_What you should do_: Give back the full data character for character.

── Task material

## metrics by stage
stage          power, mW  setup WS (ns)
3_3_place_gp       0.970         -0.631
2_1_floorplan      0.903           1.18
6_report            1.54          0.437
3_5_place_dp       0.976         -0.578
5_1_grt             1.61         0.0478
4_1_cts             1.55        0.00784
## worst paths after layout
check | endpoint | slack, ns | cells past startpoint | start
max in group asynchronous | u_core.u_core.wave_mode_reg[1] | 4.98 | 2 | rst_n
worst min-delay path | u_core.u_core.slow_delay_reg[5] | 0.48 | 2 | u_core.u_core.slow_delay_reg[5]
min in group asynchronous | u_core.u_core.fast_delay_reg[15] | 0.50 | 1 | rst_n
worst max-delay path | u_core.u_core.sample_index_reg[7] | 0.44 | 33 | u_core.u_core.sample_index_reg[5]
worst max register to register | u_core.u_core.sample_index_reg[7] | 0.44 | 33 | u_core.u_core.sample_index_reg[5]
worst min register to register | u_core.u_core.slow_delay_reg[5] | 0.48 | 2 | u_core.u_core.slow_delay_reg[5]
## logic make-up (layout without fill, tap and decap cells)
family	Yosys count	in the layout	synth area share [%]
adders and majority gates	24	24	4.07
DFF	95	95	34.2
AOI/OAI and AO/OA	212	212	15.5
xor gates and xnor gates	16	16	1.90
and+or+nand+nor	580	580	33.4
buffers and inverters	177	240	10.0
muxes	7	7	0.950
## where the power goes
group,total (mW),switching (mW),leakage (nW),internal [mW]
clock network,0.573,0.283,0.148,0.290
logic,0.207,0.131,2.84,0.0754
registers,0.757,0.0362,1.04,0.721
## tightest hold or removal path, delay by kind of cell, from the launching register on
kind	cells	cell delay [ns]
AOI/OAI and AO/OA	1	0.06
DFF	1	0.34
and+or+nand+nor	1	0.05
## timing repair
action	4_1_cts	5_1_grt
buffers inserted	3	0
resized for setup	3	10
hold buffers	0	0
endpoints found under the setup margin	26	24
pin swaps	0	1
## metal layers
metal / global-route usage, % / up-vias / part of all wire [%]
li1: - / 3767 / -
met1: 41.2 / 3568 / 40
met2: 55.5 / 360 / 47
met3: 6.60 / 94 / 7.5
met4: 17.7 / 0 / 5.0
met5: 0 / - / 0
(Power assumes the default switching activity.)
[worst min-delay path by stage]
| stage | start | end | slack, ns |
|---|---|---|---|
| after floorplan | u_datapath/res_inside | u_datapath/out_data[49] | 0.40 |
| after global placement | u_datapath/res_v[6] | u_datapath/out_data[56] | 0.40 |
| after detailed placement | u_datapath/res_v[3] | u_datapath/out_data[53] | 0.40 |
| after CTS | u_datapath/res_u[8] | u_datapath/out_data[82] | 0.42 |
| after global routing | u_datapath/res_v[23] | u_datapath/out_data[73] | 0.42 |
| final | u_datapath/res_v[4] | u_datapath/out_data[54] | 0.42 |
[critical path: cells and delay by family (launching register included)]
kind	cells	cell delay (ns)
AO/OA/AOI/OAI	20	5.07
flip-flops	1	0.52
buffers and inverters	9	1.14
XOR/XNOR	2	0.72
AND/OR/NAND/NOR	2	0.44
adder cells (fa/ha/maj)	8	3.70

────

_Problem solution_:
## metrics by stage
stage          power, mW  setup WS (ns)
3_3_place_gp       0.970         -0.631
2_1_floorplan      0.903           1.18
6_report            1.54          0.437
3_5_place_dp       0.976         -0.578
5_1_grt             1.61         0.0478
4_1_cts             1.55        0.00784
## worst paths after layout
check | endpoint | slack, ns | cells past startpoint | start
max in group asynchronous | u_core.u_core.wave_mode_reg[1] | 4.98 | 2 | rst_n
worst min-delay path | u_core.u_core.slow_delay_reg[5] | 0.48 | 2 | u_core.u_core.slow_delay_reg[5]
min in group asynchronous | u_core.u_core.fast_delay_reg[15] | 0.50 | 1 | rst_n
worst max-delay path | u_core.u_core.sample_index_reg[7] | 0.44 | 33 | u_core.u_core.sample_index_reg[5]
worst max register to register | u_core.u_core.sample_index_reg[7] | 0.44 | 33 | u_core.u_core.sample_index_reg[5]
worst min register to register | u_core.u_core.slow_delay_reg[5] | 0.48 | 2 | u_core.u_core.slow_delay_reg[5]
## logic make-up (layout without fill, tap and decap cells)
family	Yosys count	in the layout	synth area share [%]
adders and majority gates	24	24	4.07
DFF	95	95	34.2
AOI/OAI and AO/OA	212	212	15.5
xor gates and xnor gates	16	16	1.90
and+or+nand+nor	580	580	33.4
buffers and inverters	177	240	10.0
muxes	7	7	0.950
## where the power goes
group,total (mW),switching (mW),leakage (nW),internal [mW]
clock network,0.573,0.283,0.148,0.290
logic,0.207,0.131,2.84,0.0754
registers,0.757,0.0362,1.04,0.721
## tightest hold or removal path, delay by kind of cell, from the launching register on
kind	cells	cell delay [ns]
AOI/OAI and AO/OA	1	0.06
DFF	1	0.34
and+or+nand+nor	1	0.05
## timing repair
action	4_1_cts	5_1_grt
buffers inserted	3	0
resized for setup	3	10
hold buffers	0	0
endpoints found under the setup margin	26	24
pin swaps	0	1
## metal layers
metal / global-route usage, % / up-vias / part of all wire [%]
li1: - / 3767 / -
met1: 41.2 / 3568 / 40
met2: 55.5 / 360 / 47
met3: 6.60 / 94 / 7.5
met4: 17.7 / 0 / 5.0
met5: 0 / - / 0
(Power assumes the default switching activity.)
[worst min-delay path by stage]
| stage | start | end | slack, ns |
|---|---|---|---|
| after floorplan | u_datapath/res_inside | u_datapath/out_data[49] | 0.40 |
| after global placement | u_datapath/res_v[6] | u_datapath/out_data[56] | 0.40 |
| after detailed placement | u_datapath/res_v[3] | u_datapath/out_data[53] | 0.40 |
| after CTS | u_datapath/res_u[8] | u_datapath/out_data[82] | 0.42 |
| after global routing | u_datapath/res_v[23] | u_datapath/out_data[73] | 0.42 |
| final | u_datapath/res_v[4] | u_datapath/out_data[54] | 0.42 |
[critical path: cells and delay by family (launching register included)]
kind	cells	cell delay (ns)
AO/OA/AOI/OAI	20	5.07
flip-flops	1	0.52
buffers and inverters	9	1.14
XOR/XNOR	2	0.72
AND/OR/NAND/NOR	2	0.44
adder cells (fa/ha/maj)	8	3.70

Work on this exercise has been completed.